▸ TRY IT
Return each line of the records holding the string "floorplan".

[Data records]
**config.mk**
```make
export PLATFORM = sky130hd
export DESIGN_NAME = rtts_sqr
export DESIGN_NICKNAME = d
export VERILOG_FILES = /design/src/rtt_statistics_unit_top_macros.svh /design/src/rtts_pkg.sv /design/src/rtts_sqr.sv
export SDC_FILE = /design/constraint.sdc
export NUM_CORES = 1
export LEC_CHECK = 0
export BUFFER_PORTS_ARGS = -buffer_cell sky130_fd_sc_hd__buf_2
export CORE_UTILIZATION = 49
export DETAILED_ROUTE_END_ITERATION = 6
export GPL_TIMING_DRIVEN = 0
export HOLD_SLACK_MARGIN = 0.02
export PLACE_DENSITY = 0.7
export SYNTH_ARGS = -nofsm -noshare
export SYNTH_HDL_FRONTEND = slang
export SYNTH_SLANG_ARGS = --single-unit
export TNS_END_PERCENT = 20
```
**constraint.sdc**
```tcl
create_clock -name i_clk -period 8.2 [get_ports i_clk]
set_clock_uncertainty 0.2 [all_clocks]
set_input_delay 2.46 -clock i_clk [delete_from_list [all_inputs] [get_ports i_clk]]
set_output_delay 2.46 -clock i_clk [all_outputs]
set_load 0.02 [all_outputs]
```
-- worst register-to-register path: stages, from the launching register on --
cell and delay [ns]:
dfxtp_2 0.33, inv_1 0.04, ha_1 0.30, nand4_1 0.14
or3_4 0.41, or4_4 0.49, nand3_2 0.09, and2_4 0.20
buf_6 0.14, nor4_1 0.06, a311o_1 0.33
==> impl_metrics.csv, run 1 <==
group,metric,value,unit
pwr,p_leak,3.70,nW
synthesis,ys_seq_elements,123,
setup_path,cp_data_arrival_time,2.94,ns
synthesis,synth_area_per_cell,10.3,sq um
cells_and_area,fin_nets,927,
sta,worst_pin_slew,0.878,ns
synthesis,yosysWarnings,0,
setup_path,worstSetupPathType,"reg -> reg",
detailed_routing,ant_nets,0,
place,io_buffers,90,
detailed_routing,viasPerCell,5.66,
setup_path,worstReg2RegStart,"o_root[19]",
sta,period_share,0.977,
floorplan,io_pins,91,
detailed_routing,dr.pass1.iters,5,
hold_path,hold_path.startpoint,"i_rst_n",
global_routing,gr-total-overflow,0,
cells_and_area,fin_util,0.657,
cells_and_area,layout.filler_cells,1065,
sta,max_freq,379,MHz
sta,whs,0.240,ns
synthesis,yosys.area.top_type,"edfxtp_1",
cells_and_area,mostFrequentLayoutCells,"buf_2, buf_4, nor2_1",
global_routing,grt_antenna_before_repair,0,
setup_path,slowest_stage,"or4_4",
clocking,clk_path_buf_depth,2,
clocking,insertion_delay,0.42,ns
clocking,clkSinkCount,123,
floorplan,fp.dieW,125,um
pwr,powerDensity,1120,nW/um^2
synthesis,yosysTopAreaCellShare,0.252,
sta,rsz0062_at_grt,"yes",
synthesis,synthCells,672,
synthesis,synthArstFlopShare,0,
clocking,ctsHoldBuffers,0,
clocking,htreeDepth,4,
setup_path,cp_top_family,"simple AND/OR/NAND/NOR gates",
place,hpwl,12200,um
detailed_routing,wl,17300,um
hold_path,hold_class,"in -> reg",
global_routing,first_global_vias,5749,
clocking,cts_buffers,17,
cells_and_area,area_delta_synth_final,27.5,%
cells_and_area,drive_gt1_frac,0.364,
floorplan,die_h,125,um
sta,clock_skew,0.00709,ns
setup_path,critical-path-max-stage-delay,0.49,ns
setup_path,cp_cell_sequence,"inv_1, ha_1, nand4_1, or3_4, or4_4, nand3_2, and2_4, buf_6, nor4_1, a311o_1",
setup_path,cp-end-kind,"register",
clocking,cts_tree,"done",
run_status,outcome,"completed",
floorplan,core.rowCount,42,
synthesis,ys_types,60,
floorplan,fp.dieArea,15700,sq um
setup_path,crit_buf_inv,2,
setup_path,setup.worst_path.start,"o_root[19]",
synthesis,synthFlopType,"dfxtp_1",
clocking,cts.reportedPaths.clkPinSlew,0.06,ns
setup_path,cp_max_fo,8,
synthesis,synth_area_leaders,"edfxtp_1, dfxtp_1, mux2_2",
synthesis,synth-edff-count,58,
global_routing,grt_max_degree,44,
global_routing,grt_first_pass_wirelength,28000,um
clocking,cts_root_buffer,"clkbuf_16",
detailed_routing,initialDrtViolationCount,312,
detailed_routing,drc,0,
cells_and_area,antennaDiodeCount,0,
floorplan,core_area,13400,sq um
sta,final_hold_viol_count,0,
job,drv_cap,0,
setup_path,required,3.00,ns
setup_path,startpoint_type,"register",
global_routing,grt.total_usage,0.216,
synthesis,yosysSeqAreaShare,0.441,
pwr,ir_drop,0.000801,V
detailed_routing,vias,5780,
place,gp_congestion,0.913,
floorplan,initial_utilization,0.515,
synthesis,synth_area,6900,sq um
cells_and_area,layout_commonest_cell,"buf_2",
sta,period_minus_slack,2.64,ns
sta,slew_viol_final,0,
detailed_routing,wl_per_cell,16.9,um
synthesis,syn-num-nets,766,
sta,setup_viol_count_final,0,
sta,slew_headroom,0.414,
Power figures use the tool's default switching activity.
## src/rtt_statistics_unit_top_macros.svh

```systemverilog
// ----------------------------------------------------------------------------
// rtt statistics unit assertion macros
// shared assertion wrappers for the statistics unit
// ----------------------------------------------------------------------------
`ifndef RTT_STATISTICS_UNIT_TOP_MACROS_SVH
`define RTT_STATISTICS_UNIT_TOP_MACROS_SVH

// property checked on every clock edge out of reset
`define RTTS_ASSERT(lbl, clk, rst_n, prop, msg) \
    lbl: assert property (@(posedge clk) disable iff (!rst_n) prop) else $error(msg);

// antecedent in one cycle, consequent in the next
`define RTTS_ASSERT_NEXT(lbl, clk, rst_n, ante, cons, msg) \
    lbl: assert property (@(posedge clk) disable iff (!rst_n) (ante) |=> (cons)) else $error(msg);

`endif

```

## src/rtts_pkg.sv

```systemverilog
// ----------------------------------------------------------------------------
// rtts_pkg
// types, sizes and width helpers for the round-trip time statistics unit
// ----------------------------------------------------------------------------
package rtts_pkg;

    localparam int MAX_SAMPLES   = 1024;
    localparam int SAMPLE_BITS   = 24;

    localparam int SAMPLE_W      = 24;
    localparam int COUNT_FIELD_W = 11;

    localparam int ADDR_W   = (MAX_SAMPLES > 1) ? $clog2(MAX_SAMPLES) : 1;
    localparam int CNT_W    = $clog2(MAX_SAMPLES + 1);
    localparam int SUM_W    = SAMPLE_BITS + ADDR_W;
    localparam int SQ_W     = 2 * SAMPLE_BITS;
    localparam int ACC_FULL = 2 * SAMPLE_BITS + ADDR_W;
    localparam int ACC_W    = (ACC_FULL > 64) ? 64 : ACC_FULL;
    localparam int NUM_W    = ACC_W;
    localparam int ROOT_W   = (NUM_W + 1) / 2;
    localparam int RAD_W    = 2 * ROOT_W;

    localparam int DIV_STEP_W  = $clog2(NUM_W);
    localparam int SQRT_STEP_W = $clog2(ROOT_W);
    localparam int SQ_STEP_W   = $clog2(SAMPLE_BITS);

    localparam int WIDE_S_W = (SAMPLE_BITS > SAMPLE_W) ? SAMPLE_BITS : SAMPLE_W;
    localparam int WIDE_R_W = (ROOT_W > SAMPLE_W) ? ROOT_W : SAMPLE_W;
    localparam int WIDE_C_W = (CNT_W > COUNT_FIELD_W) ? CNT_W : COUNT_FIELD_W;

    typedef struct packed {
        logic                action;
        logic [SAMPLE_W-1:0] sample_us;
    } t_in_beat;

    typedef struct packed {
        logic [SAMPLE_W-1:0]      min_us;
        logic [SAMPLE_W-1:0]      max_us;
        logic [SAMPLE_W-1:0]      mean_us;
        logic [SAMPLE_W-1:0]      stddev_us;
        logic [COUNT_FIELD_W-1:0] sample_count;
        logic                     empty_res;
        logic                     dropped;
    } t_out_beat;

    typedef enum logic [3:0] {
        S_IDLE,
        S_MEAN,
        S_READ,
        S_SQ_GO,
        S_SQ_WAIT,
        S_VAR_GO,
        S_VAR,
        S_ROOT,
        S_OUT
    } t_state;

    function automatic logic [SAMPLE_BITS-1:0] field_to_sample(input logic [SAMPLE_W-1:0] v);
        logic [WIDE_S_W-1:0] t;
        t = WIDE_S_W'(v);
        return t[SAMPLE_BITS-1:0];
    endfunction

    function automatic logic [SAMPLE_W-1:0] sample_to_field(input logic [SAMPLE_BITS-1:0] v);
        logic [WIDE_S_W-1:0] t;
        t = WIDE_S_W'(v);
        return t[SAMPLE_W-1:0];
    endfunction

    function automatic logic [SAMPLE_W-1:0] root_to_field(input logic [ROOT_W-1:0] v);
        logic [WIDE_R_W-1:0] t;
        t = WIDE_R_W'(v);
        return t[SAMPLE_W-1:0];
    endfunction

    function automatic logic [COUNT_FIELD_W-1:0] count_to_field(input logic [CNT_W-1:0] v);
        logic [WIDE_C_W-1:0] t;
        t = WIDE_C_W'(v);
        return t[COUNT_FIELD_W-1:0];
    endfunction

endpackage

```

## src/rtts_div.sv

```systemverilog
// ----------------------------------------------------------------------------
// rtts_div
// restoring divider, one quotient bit per cycle
// ----------------------------------------------------------------------------
module rtts_div (
    input  logic                      i_clk,
    input  logic                      i_rst_n,
    input  logic                      i_start,
    input  logic [rtts_pkg::NUM_W-1:0] i_num,
    input  logic [rtts_pkg::CNT_W-1:0] i_den,
    output logic                      o_done,
    output logic [rtts_pkg::NUM_W-1:0] o_quo
);
    import rtts_pkg::*;

    logic                  r_busy;
    logic                  r_done;
    logic [DIV_STEP_W-1:0] r_step;
    logic [NUM_W-1:0]      r_quo;
    logic [CNT_W-1:0]      r_rem;
    logic [CNT_W-1:0]      r_den;

    logic [CNT_W:0]        trial;
    logic                  ge;
    logic [CNT_W:0]        diff;

    assign trial = {r_rem, r_quo[NUM_W-1]};
    assign ge    = trial >= {1'b0, r_den};
    assign diff  = trial - {1'b0, r_den};

    always_ff @(posedge i_clk) begin
        if (!i_rst_n) begin
            r_busy <= 1'b0;
            r_done <= 1'b0;
            r_step <= '0;
        end else begin
            r_done <= 1'b0;
            if (i_start) begin
                r_busy <= 1'b1;
                r_step <= '0;
            end else if (r_busy) begin
                r_step <= r_step + 1'b1;
                if (r_step == DIV_STEP_W'(NUM_W - 1)) begin
                    r_busy <= 1'b0;
                    r_done <= 1'b1;
                end
            end
        end
    end

    always_ff @(posedge i_clk) begin
        if (i_start) begin
            r_quo <= i_num;
            r_rem <= '0;
            r_den <= i_den;
        end else if (r_busy) begin
            r_quo <= {r_quo[NUM_W-2:0], ge};
            r_rem <= ge ? diff[CNT_W-1:0] : trial[CNT_W-1:0];
        end
    end

    assign o_done = r_done;
    assign o_quo  = r_quo;

endmodule

```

▸ EXERCISE RESULT
floorplan,io_pins,91,
floorplan,fp.dieW,125,um
floorplan,die_h,125,um
floorplan,core.rowCount,42,
floorplan,fp.dieArea,15700,sq um
floorplan,core_area,13400,sq um
floorplan,initial_utilization,0.515,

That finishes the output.